Vasoconstrictor drugs alone or with albumin significantly reduced mortality (RR 0.82, 95% CI 0.70 to 0.96; six trials), increased the proportion of patients with reversal of hepatorenal syndromes (RR 3.76, 95% CI 2.21 to 6.39; four trials), or improved renal function (RR 2.00, 95% CI 1.11 to 3.62; four trials), compared with no intervention or albumin. No significant heterogeneity was detected.
Subgroup analysis found a beneficial effect of terlipressin alone or with albumin (RR 0.80, 95% CI 0.66 to 0.97). Subgroup analysis of patients with type 1 hepatorenal syndrome showed a beneficial effect for vasoconstrictor drugs plus albumin (RR 0.77, 95% CI 0.61 to 0.98).

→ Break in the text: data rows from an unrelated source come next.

Background: an optimization exercise with open tools, aiming at small area. Do not read the settings as production practice.
In this exercise RTL edits were held to simulation tests only and were not proved equivalent to the original.
Power and IR drop assume default switching activity.

==> inputs of job 1868 <==
Design mon_decim, start of the top module:
module mon_decim (
    input  wire        clk,
    input  wire        rst,         
    input  wire        en,
    input  wire [1:0]  order,       
    input  wire [12:0] decim,       
    input  wire [4:0]  shift_cic,   
    input  wire [4:0]  dc_k,        
    input  wire        dc_en,
    input  wire        freeze,
    input  wire        hi_en,
    input  wire        lo_en,
    input  wire [3:0]  trip_cnt,    
    input  wire [23:0] thr_hi,
    input  wire [23:0] thr_lo,
    input  wire        clr_hi,
    input  wire        clr_lo,
    input  wire        in_valid,
    input  wire [23:0] in_data,     
    output reg         out_valid,
    output wire [23:0] out_value,
    output wire        out_clip,
    output reg         trip_hi,
    output reg         trip_lo
);
make LEC_CHECK=0 CAP_MARGIN=20 CORE_MARGIN=2 CORE_UTILIZATION=40 SLEW_MARGIN=20 finish   # period 12.5 ns
run.sh (not shown) runs the stock make flow with config.mk's settings and CLKGATE_MAP_FILE= SYNTH_SCRIPT=/design/flow/synth_recipe.tcl, a recipe that flattens the netlist after the stock synthesis.
==> inputs of job 7461, as changes to job 1868 <==
--- a/flow/design.v
+++ b/flow/design.v
@@ -39,22 +39,23 @@
     wire [11:0] ginc_l;
     wire        ginc_c;
     rca #(12) ug (gcnt, 12'd0, 1'b1, ginc_l, ginc_c);
     wire [12:0] ginc   = {ginc_c, ginc_l};
     wire        glast  = (ginc == decim);
-    wire        gfirst = (gcnt == 12'd0);
     always @(posedge clk)
         if (kill)      gcnt <= 12'd0;
         else if (take) gcnt <= glast ? 12'd0 : ginc[11:0];
     reg [23:0] x_hold;
     reg        xsgn;
     always @(posedge clk) begin
         if (take) x_hold <= in_data;
         if (ph1)  xsgn   <= x_hold[23];
     end
+    wire gfirst = (gcnt == 12'd0);
     reg pend, pend_first, pend_last;
     reg ip, ip_first, ip_last;
+    reg cp;                             
     wire start = ph6 & (pend | take);
     always @(posedge clk) begin
         if (take) begin
             pend_first <= gfirst;
             pend_last  <= glast;
@@ -64,63 +65,64 @@
             ip_last  <= take ? glast  : pend_last;
         end
         if (kill) begin
             pend <= 1'b0;
             ip   <= 1'b0;
+            cp   <= 1'b0;
         end else begin
             pend <= start ? 1'b0 : (pend | take);
             ip   <= start | (ip & ~ph6);
+            cp   <= ph6 ? (ip & ip_last) : cp;
         end
     end
     wire ipk = ip & ~kill;
-    wire cp  = ipk & ip_last;           
     wire ci  = ipk & ~ph0;              
     reg [83:0] I1, I2, I3, I4, A;
     reg c1, c2, c3, c4, cA;
     wire n5 = (order == 2'd2);
     wire n4 = (order != 2'd0);
     wire [11:0] xd = ~ipk ? 12'd0 :
                      ph0  ? x_hold[11:0] :
                      ph1  ? x_hold[23:12] : {12{xsgn}};
-    wire [11:0] r1 = I1[11:0] & {12{~zf & n5}};
-    wire [11:0] r2 = I2[11:0] & {12{~zf & n4}};
-    wire [11:0] r3 = I3[11:0] & {12{~zf}};
-    wire [11:0] r4 = I4[11:0] & {12{~zf}};
-    wire [11:0] rA = A[11:0]  & {12{~(ipk & ip_first)}};
+    wire [11:0] r1 = I1[11:0];
+    wire [11:0] r2 = I2[11:0];
+    wire [11:0] r3 = I3[11:0];
+    wire [11:0] r4 = I4[11:0];
+    wire [11:0] rA = A[11:0] & {12{~(ipk & ip_first)}};    
     wire [11:0] s1, s2, s3, s4, sA;
     wire o1, o2, o3, o4, oA;
     rca #(12) u1 (r1, xd, c1 & ci, s1, o1);
     rca #(12) u2 (r2, s1 & {12{ipk}}, c2 & ci, s2, o2);
     rca #(12) u3 (r3, s2 & {12{ipk}}, c3 & ci, s3, o3);
     rca #(12) u4 (r4, s3 & {12{ipk}}, c4 & ci, s4, o4);
     rca #(12) uA (rA, s4 & {12{ipk}}, cA & ci, sA, oA);
     always @(posedge clk) begin
-        I1 <= {s1, I1[83:12]};
-        I2 <= {s2, I2[83:12]};
-        I3 <= {s3, I3[83:12]};
-        I4 <= {s4, I4[83:12]};
+        I1 <= {s1 & {12{~zf & n5}}, I1[83:12]};
+        I2 <= {s2 & {12{~zf & n4}}, I2[83:12]};
+        I3 <= {s3 & {12{~zf}}, I3[83:12]};
+        I4 <= {s4 & {12{~zf}}, I4[83:12]};
         A  <= {sA, A[83:12]};
         c1 <= o1; c2 <= o2; c3 <= o3; c4 <= o4; cA <= oA;
     end
     reg [83:0] Ca, Cb, Cc, Cd;
     reg ca, cb, cc, cd;
-    wire [11:0] ra = Ca[11:0] & {12{~zf & n5}};
-    wire [11:0] rb = Cb[11:0] & {12{~zf & n4}};
-    wire [11:0] rc = Cc[11:0] & {12{~zf}};
-    wire [11:0] rd = Cd[11:0] & {12{~zf}};
+    wire [11:0] ra = Ca[11:0];
+    wire [11:0] rb = Cb[11:0];
+    wire [11:0] rc = Cc[11:0];
+    wire [11:0] rd = Cd[11:0];
     wire [11:0] na = ~ra, nb = ~rb, nc = ~rc, nd = ~rd;
     wire [11:0] ta, tb, tc, td;
     wire oa, ob, oc, od;
-    rca #(12) ua (sA, na, ph0 | ca, ta, oa);
+    rca #(12) ua (A[11:0], na, ph0 | ca, ta, oa);
     rca #(12) ub (ta, nb, ph0 | cb, tb, ob);
     rca #(12) uc (tb, nc, ph0 | cc, tc, oc);
     rca #(12) ud (tc, nd, ph0 | cd, td, od);
     always @(posedge clk) begin
-        Ca <= {cp ? sA : ra, Ca[83:12]};
-        Cb <= {cp ? ta : rb, Cb[83:12]};
-        Cc <= {cp ? tb : rc, Cc[83:12]};
-        Cd <= {cp ? tc : rd, Cd[83:12]};
+        Ca <= {(cp & n5) ? A[11:0] : ra & {12{~zf}}, Ca[83:12]};
+        Cb <= {(cp & n4) ? ta : rb & {12{~zf}}, Cb[83:12]};
+        Cc <= {cp ? tb : rc & {12{~zf}}, Cc[83:12]};
+        Cd <= {cp ? tc : rd & {12{~zf}}, Cd[83:12]};
         ca <= oa; cb <= ob; cc <= oc; cd <= od;
     end
     wire [4:0] s    = shift_cic;
     wire [4:0] sm1  = s - 5'd1;
     wire [1:0] rdig = sm1 / 12;
@@ -154,37 +156,64 @@
     end
     reg pe;        
     always @(posedge clk) pe <= cp & ph6;
     wire        xs_clip = b84 ? any0 : any1;
     wire [23:0] xs      = xs_clip ? {b84, {23{~b84}}} : W;
+    reg p1, p2;
+    always @(posedge clk) begin
+        p1 <= pe & ~kill;
+        p2 <= p1 & ~kill;
+        out_valid <= p2 & ~kill;
+    end
+    wire p3 = out_valid;
     reg  [43:0] mean;
     wire [24:0] xs25 = {xs[23], xs};
     wire [24:0] nmh  = ~{mean[43], mean[43:20]};
     wire [24:0] y_diff;
     rca #(25) uy (xs25, nmh, 1'b1, y_diff, );
+    reg  [24:0] ydq;
+    always @(posedge clk) if (pe) ydq <= y_diff;
     wire [19:0] dlo;
     wire        lz;                        
     rca #(20) ul (~mean[19:0], 20'd0, 1'b1, dlo, lz);
+    reg         bq;
+    always @(posedge clk) if (p1) bq <= ~lz;
     wire [24:0] dhi;
-    rca #(25) uh (xs25, nmh, lz, dhi, );
+    wire [25:0] bw;
+    assign bw[0] = p1 ? ~lz : bq;
+    genvar gi;
+    generate for (gi = 0; gi < 25; gi = gi + 1) begin : gdec
+        assign dhi[gi]  = ydq[gi] ^ bw[gi];
+        assign bw[gi+1] = bw[gi] & ~ydq[gi];
+    end endgenerate
     wire [40:0] d4     = {dhi, dlo[19:4]};
     wire [4:0]  kk     = dc_k - 5'd4;
     wire [40:0] m_step = $signed(d4) >>> kk;
-    wire [43:0] m_next;
-    rca #(44) um (mean, {{3{m_step[40]}}, m_step}, 1'b0, m_next, );
-    wire dc_pos_ovf = (y_diff[24:23] == 2'b01);
-    wire dc_neg_ovf = (y_diff[24:23] == 2'b10);
-    wire [23:0] y_dc = dc_pos_ovf ? 24'h7FFFFF :
-                       dc_neg_ovf ? 24'h800000 : y_diff[23:0];
-    wire [23:0] y      = dc_en ? y_dc : xs;
-    wire        y_clip = xs_clip | (dc_en & (dc_pos_ovf | dc_neg_ovf));
-    always @(posedge clk) begin
+    wire [43:0] ms     = {{3{m_step[40]}}, m_step};
+    wire [15:0] mn0;
+    wire [13:0] mn1, mn2;
+    wire        mc0, mc1;
+    reg         mq0, mq1;
+    rca #(16) um0 (mean[15:0],  ms[15:0],  1'b0, mn0, mc0);
+    rca #(14) um1 (mean[29:16], ms[29:16], mq0,  mn1, mc1);
+    rca #(14) um2 (mean[43:30], ms[43:30], mq1,  mn2, );
+    always @(posedge clk) begin
+        mq0 <= mc0;
+        mq1 <= mc1;
         if (kill || !dc_en)
             mean <= 44'd0;
-        else if (out_valid && !freeze)
-            mean <= m_next;
-    end
+        else if (!freeze) begin
+            if (p1) mean[15:0]  <= mn0;
+            if (p2) mean[29:16] <= mn1;
+            if (p3) mean[43:30] <= mn2;
+        end
+    end
+    wire dc_pos_ovf = (ydq[24:23] == 2'b01);
+    wire dc_neg_ovf = (ydq[24:23] == 2'b10);
+    wire [23:0] y = dc_pos_ovf ? 24'h7FFFFF :
+                    dc_neg_ovf ? 24'h800000 : ydq[23:0];
+    wire y_clip = xs_clip | dc_pos_ovf | dc_neg_ovf;
     assign out_value = y;
     assign out_clip  = y_clip;
     wire [24:0] dhi_t, dlo_t;
     rca #(25) uth ({thr_hi[23], thr_hi}, ~{y[23], y}, 1'b1, dhi_t, );
     rca #(25) utl ({y[23], y}, ~{thr_lo[23], thr_lo}, 1'b1, dlo_t, );
@@ -209,20 +238,18 @@
                 run_lo  <= 4'd0;
             end
             if (!en) begin
                 run_hi <= 4'd0;
                 run_lo <= 4'd0;
-            end else if (pe) begin
+            end else if (p2) begin
                 run_hi <= run_hi_next;
                 run_lo <= run_lo_next;
                 if (run_hi_next >= trip_cnt && above) trip_hi <= 1'b1;
                 if (run_lo_next >= trip_cnt && below) trip_lo <= 1'b1;
             end
         end
     end
-    always @(posedge clk)
-        out_valid <= ~kill & pe;
 endmodule
 module rca #(parameter W = 12) (
     input  wire [W-1:0] a,
     input  wire [W-1:0] b,
     input  wire         ci,
--- a/flow/config.mk
+++ b/flow/config.mk
@@ -5,7 +5,9 @@
 export SDC_FILE = /design/flow/constraint.sdc
 export NUM_CORES = 4
 export LEC_CHECK = 0
 export CAP_MARGIN = 20
 export CORE_MARGIN = 2
-export CORE_UTILIZATION = 40
+export CORE_UTILIZATION = 60
+export CTS_CLUSTER_DIAMETER = 200
+export CTS_CLUSTER_SIZE = 30
 export SLEW_MARGIN = 20
==> inputs of job 571, as changes to job 1868 <==
--- a/flow/design.v
+++ b/flow/design.v
@@ -39,22 +39,23 @@
     wire [11:0] ginc_l;
     wire        ginc_c;
     rca #(12) ug (gcnt, 12'd0, 1'b1, ginc_l, ginc_c);
     wire [12:0] ginc   = {ginc_c, ginc_l};
     wire        glast  = (ginc == decim);
-    wire        gfirst = (gcnt == 12'd0);
     always @(posedge clk)
         if (kill)      gcnt <= 12'd0;
         else if (take) gcnt <= glast ? 12'd0 : ginc[11:0];
     reg [23:0] x_hold;
     reg        xsgn;
     always @(posedge clk) begin
         if (take) x_hold <= in_data;
         if (ph1)  xsgn   <= x_hold[23];
     end
+    wire gfirst = (gcnt == 12'd0);
     reg pend, pend_first, pend_last;
     reg ip, ip_first, ip_last;
+    reg cp;                             
     wire start = ph6 & (pend | take);
     always @(posedge clk) begin
         if (take) begin
             pend_first <= gfirst;
             pend_last  <= glast;
@@ -64,63 +65,64 @@
             ip_last  <= take ? glast  : pend_last;
         end
         if (kill) begin
             pend <= 1'b0;
             ip   <= 1'b0;
+            cp   <= 1'b0;
         end else begin
             pend <= start ? 1'b0 : (pend | take);
             ip   <= start | (ip & ~ph6);
+            cp   <= ph6 ? (ip & ip_last) : cp;
         end
     end
     wire ipk = ip & ~kill;
-    wire cp  = ipk & ip_last;           
     wire ci  = ipk & ~ph0;              
     reg [83:0] I1, I2, I3, I4, A;
     reg c1, c2, c3, c4, cA;
     wire n5 = (order == 2'd2);
     wire n4 = (order != 2'd0);
     wire [11:0] xd = ~ipk ? 12'd0 :
                      ph0  ? x_hold[11:0] :
                      ph1  ? x_hold[23:12] : {12{xsgn}};
-    wire [11:0] r1 = I1[11:0] & {12{~zf & n5}};
-    wire [11:0] r2 = I2[11:0] & {12{~zf & n4}};
-    wire [11:0] r3 = I3[11:0] & {12{~zf}};
-    wire [11:0] r4 = I4[11:0] & {12{~zf}};
-    wire [11:0] rA = A[11:0]  & {12{~(ipk & ip_first)}};
+    wire [11:0] r1 = I1[11:0];
+    wire [11:0] r2 = I2[11:0];
+    wire [11:0] r3 = I3[11:0];
+    wire [11:0] r4 = I4[11:0];
+    wire [11:0] rA = A[11:0] & {12{~(ipk & ip_first)}};    
     wire [11:0] s1, s2, s3, s4, sA;
     wire o1, o2, o3, o4, oA;
     rca #(12) u1 (r1, xd, c1 & ci, s1, o1);
     rca #(12) u2 (r2, s1 & {12{ipk}}, c2 & ci, s2, o2);
     rca #(12) u3 (r3, s2 & {12{ipk}}, c3 & ci, s3, o3);
     rca #(12) u4 (r4, s3 & {12{ipk}}, c4 & ci, s4, o4);
     rca #(12) uA (rA, s4 & {12{ipk}}, cA & ci, sA, oA);
     always @(posedge clk) begin
-        I1 <= {s1, I1[83:12]};
-        I2 <= {s2, I2[83:12]};
-        I3 <= {s3, I3[83:12]};
-        I4 <= {s4, I4[83:12]};
+        I1 <= {s1 & {12{~zf & n5}}, I1[83:12]};
+        I2 <= {s2 & {12{~zf & n4}}, I2[83:12]};
+        I3 <= {s3 & {12{~zf}}, I3[83:12]};
+        I4 <= {s4 & {12{~zf}}, I4[83:12]};
         A  <= {sA, A[83:12]};
         c1 <= o1; c2 <= o2; c3 <= o3; c4 <= o4; cA <= oA;
     end
     reg [83:0] Ca, Cb, Cc, Cd;
     reg ca, cb, cc, cd;
-    wire [11:0] ra = Ca[11:0] & {12{~zf & n5}};
-    wire [11:0] rb = Cb[11:0] & {12{~zf & n4}};
-    wire [11:0] rc = Cc[11:0] & {12{~zf}};
-    wire [11:0] rd = Cd[11:0] & {12{~zf}};
+    wire [11:0] ra = Ca[11:0];
+    wire [11:0] rb = Cb[11:0];
+    wire [11:0] rc = Cc[11:0];
+    wire [11:0] rd = Cd[11:0];
     wire [11:0] na = ~ra, nb = ~rb, nc = ~rc, nd = ~rd;
     wire [11:0] ta, tb, tc, td;
     wire oa, ob, oc, od;
-    rca #(12) ua (sA, na, ph0 | ca, ta, oa);
+    rca #(12) ua (A[11:0], na, ph0 | ca, ta, oa);
     rca #(12) ub (ta, nb, ph0 | cb, tb, ob);
     rca #(12) uc (tb, nc, ph0 | cc, tc, oc);
     rca #(12) ud (tc, nd, ph0 | cd, td, od);
     always @(posedge clk) begin
-        Ca <= {cp ? sA : ra, Ca[83:12]};
-        Cb <= {cp ? ta : rb, Cb[83:12]};
-        Cc <= {cp ? tb : rc, Cc[83:12]};
-        Cd <= {cp ? tc : rd, Cd[83:12]};
+        Ca <= {(cp & n5) ? A[11:0] : ra & {12{~zf}}, Ca[83:12]};
+        Cb <= {(cp & n4) ? ta : rb & {12{~zf}}, Cb[83:12]};
+        Cc <= {cp ? tb : rc & {12{~zf}}, Cc[83:12]};
+        Cd <= {cp ? tc : rd & {12{~zf}}, Cd[83:12]};
         ca <= oa; cb <= ob; cc <= oc; cd <= od;
     end
     wire [4:0] s    = shift_cic;
     wire [4:0] sm1  = s - 5'd1;
     wire [1:0] rdig = sm1 / 12;
@@ -154,37 +156,64 @@
     end
     reg pe;        
     always @(posedge clk) pe <= cp & ph6;
     wire        xs_clip = b84 ? any0 : any1;
     wire [23:0] xs      = xs_clip ? {b84, {23{~b84}}} : W;
+    reg p1, p2;
+    always @(posedge clk) begin
+        p1 <= pe & ~kill;
+        p2 <= p1 & ~kill;
+        out_valid <= p2 & ~kill;
+    end
+    wire p3 = out_valid;
     reg  [43:0] mean;
     wire [24:0] xs25 = {xs[23], xs};
     wire [24:0] nmh  = ~{mean[43], mean[43:20]};
     wire [24:0] y_diff;
     rca #(25) uy (xs25, nmh, 1'b1, y_diff, );
+    reg  [24:0] ydq;
+    always @(posedge clk) if (pe) ydq <= y_diff;
     wire [19:0] dlo;
     wire        lz;                        
     rca #(20) ul (~mean[19:0], 20'd0, 1'b1, dlo, lz);
+    reg         bq;
+    always @(posedge clk) if (p1) bq <= ~lz;
     wire [24:0] dhi;
-    rca #(25) uh (xs25, nmh, lz, dhi, );
+    wire [25:0] bw;
+    assign bw[0] = p1 ? ~lz : bq;
+    genvar gi;
+    generate for (gi = 0; gi < 25; gi = gi + 1) begin : gdec
+        assign dhi[gi]  = ydq[gi] ^ bw[gi];
+        assign bw[gi+1] = bw[gi] & ~ydq[gi];
+    end endgenerate
     wire [40:0] d4     = {dhi, dlo[19:4]};
     wire [4:0]  kk     = dc_k - 5'd4;
     wire [40:0] m_step = $signed(d4) >>> kk;
-    wire [43:0] m_next;
-    rca #(44) um (mean, {{3{m_step[40]}}, m_step}, 1'b0, m_next, );
-    wire dc_pos_ovf = (y_diff[24:23] == 2'b01);
-    wire dc_neg_ovf = (y_diff[24:23] == 2'b10);
-    wire [23:0] y_dc = dc_pos_ovf ? 24'h7FFFFF :
-                       dc_neg_ovf ? 24'h800000 : y_diff[23:0];
-    wire [23:0] y      = dc_en ? y_dc : xs;
-    wire        y_clip = xs_clip | (dc_en & (dc_pos_ovf | dc_neg_ovf));
-    always @(posedge clk) begin
+    wire [43:0] ms     = {{3{m_step[40]}}, m_step};
+    wire [15:0] mn0;
+    wire [13:0] mn1, mn2;
+    wire        mc0, mc1;
+    reg         mq0, mq1;
+    rca #(16) um0 (mean[15:0],  ms[15:0],  1'b0, mn0, mc0);
+    rca #(14) um1 (mean[29:16], ms[29:16], mq0,  mn1, mc1);
+    rca #(14) um2 (mean[43:30], ms[43:30], mq1,  mn2, );
+    always @(posedge clk) begin
+        mq0 <= mc0;
+        mq1 <= mc1;
         if (kill || !dc_en)
             mean <= 44'd0;
-        else if (out_valid && !freeze)
-            mean <= m_next;
-    end
+        else if (!freeze) begin
+            if (p1) mean[15:0]  <= mn0;
+            if (p2) mean[29:16] <= mn1;
+            if (p3) mean[43:30] <= mn2;
+        end
+    end
+    wire dc_pos_ovf = (ydq[24:23] == 2'b01);
+    wire dc_neg_ovf = (ydq[24:23] == 2'b10);
+    wire [23:0] y = dc_pos_ovf ? 24'h7FFFFF :
+                    dc_neg_ovf ? 24'h800000 : ydq[23:0];
+    wire y_clip = xs_clip | dc_pos_ovf | dc_neg_ovf;
     assign out_value = y;
     assign out_clip  = y_clip;
     wire [24:0] dhi_t, dlo_t;
     rca #(25) uth ({thr_hi[23], thr_hi}, ~{y[23], y}, 1'b1, dhi_t, );
     rca #(25) utl ({y[23], y}, ~{thr_lo[23], thr_lo}, 1'b1, dlo_t, );
@@ -209,20 +238,18 @@
                 run_lo  <= 4'd0;
             end
             if (!en) begin
                 run_hi <= 4'd0;
                 run_lo <= 4'd0;
-            end else if (pe) begin
+            end else if (p2) begin
                 run_hi <= run_hi_next;
                 run_lo <= run_lo_next;
                 if (run_hi_next >= trip_cnt && above) trip_hi <= 1'b1;
                 if (run_lo_next >= trip_cnt && below) trip_lo <= 1'b1;
             end
         end
     end
-    always @(posedge clk)
-        out_valid <= ~kill & pe;
 endmodule
 module rca #(parameter W = 12) (
     input  wire [W-1:0] a,
     input  wire [W-1:0] b,
     input  wire         ci,
==> comparison table <==
| metric | job 571 | job 1868 | job 7461 |
|---|---|---|---|
| Status | finished with violations | finished with violations | finished with violations |
| Reasons for failing layout checks | setup timing | setup timing | setup timing |
| Chip height | 295 um | 292 um | 241 um |
| Area after DPL | 37200 um2 | 38900 um2 | 36700 um2 |
| Detailed-routed wire length on met3 | 3.67 mm | 2.67 mm | 2.72 mm |
| Top Metal Used | met5 | met4 | met4 |
| Count of cells resized by post-cts repair | 22 | 362 | 23 |
| Maximum clock rate | 79.4 MHz | 39.4 MHz | 77.9 MHz |
| TritonCTS sink count | 941 | 910 | 941 |
| Portion of the layout cell area used by clock cells | 0.0771 | 0.0677 | 0.0273 |
| Floorplan Core Area | 83700 um2 | 82100 um2 | 55400 um2 |
| Number of fillers in the final layout | 7348 | 6944 | 4010 |
| Detailed route wirelength on metal2 | 34.0 mm | 37.0 mm | 34.4 mm |
| Count of placed standard cells including taps | 4004 | 4315 | 3612 |
| Combinational group share of total power | 0.053 | 0.071 | 0.073 |
| Buffer count from post-CTS setup fixing | 5 | 88 | 40 |
| Sw Pwr | 1.33 mW | 1.35 mW | 1.06 mW |

afterwards: timing with drivers on the ports:
No port has a modelled driver above. Below, the same layouts with a new extraction and two added sets of constraints.
Step 1: set_driving_cell puts a clkbuf_16 on clk and a buf_2 on each other input, an assumption about the parent block.
Step 2 adds t to the input delays and takes it off the output delays; t is the mean of the earliest and latest rising clock arrival at the registers after step 1. Input paths then give back, and output paths get back, about the clock's delay inside the block.
Three values: ideal, step 1, step 2; two values: the first two.
| run | t (ns) | setup WS [ns] | worst setup path after step 2 | clock arrival spread, ns | cell pins on the clock port's net |
|---|---|---|---|---|---|
| job 1868 | 0.688 | -12.860 / -12.860 / -12.860 | register to register | 0.054 / 0.055 | 1 |
| job 7461 | 0.641 | -0.335 / -0.335 / -0.335 | register to register | 0.030 / 0.031 | 1 |
| job 571 | 0.691 | -0.098 / -0.098 / -0.098 | register to register | 0.030 / 0.030 | 1 |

Treatment groups had significantly higher risk of cardiovascular events (RR 9.00, 95% CI 2.14 to 37.85), but a no significant increased risk of abdominal pain and diarrhoea (RR 6.82, 95% CI 0.79 to 59.15). No significant heterogeneity was observed. There were no differences between treatment and control groups for any of the remaining adverse events, such as hepatic encephalopathy and bacterial infections.
Post-hoc analysis suggested that the effect on mortality was seen at 15 days (RR 0.60, 95% CI 0.37 to 0.97), but not at 30 days (RR 0.74, 95% CI, 0.40 to 1.39), 90 days (RR 0.89, 95% CI 0.66 to 1.22), or 180 days (RR 0.83, 95% CI 0.65 to 1.05).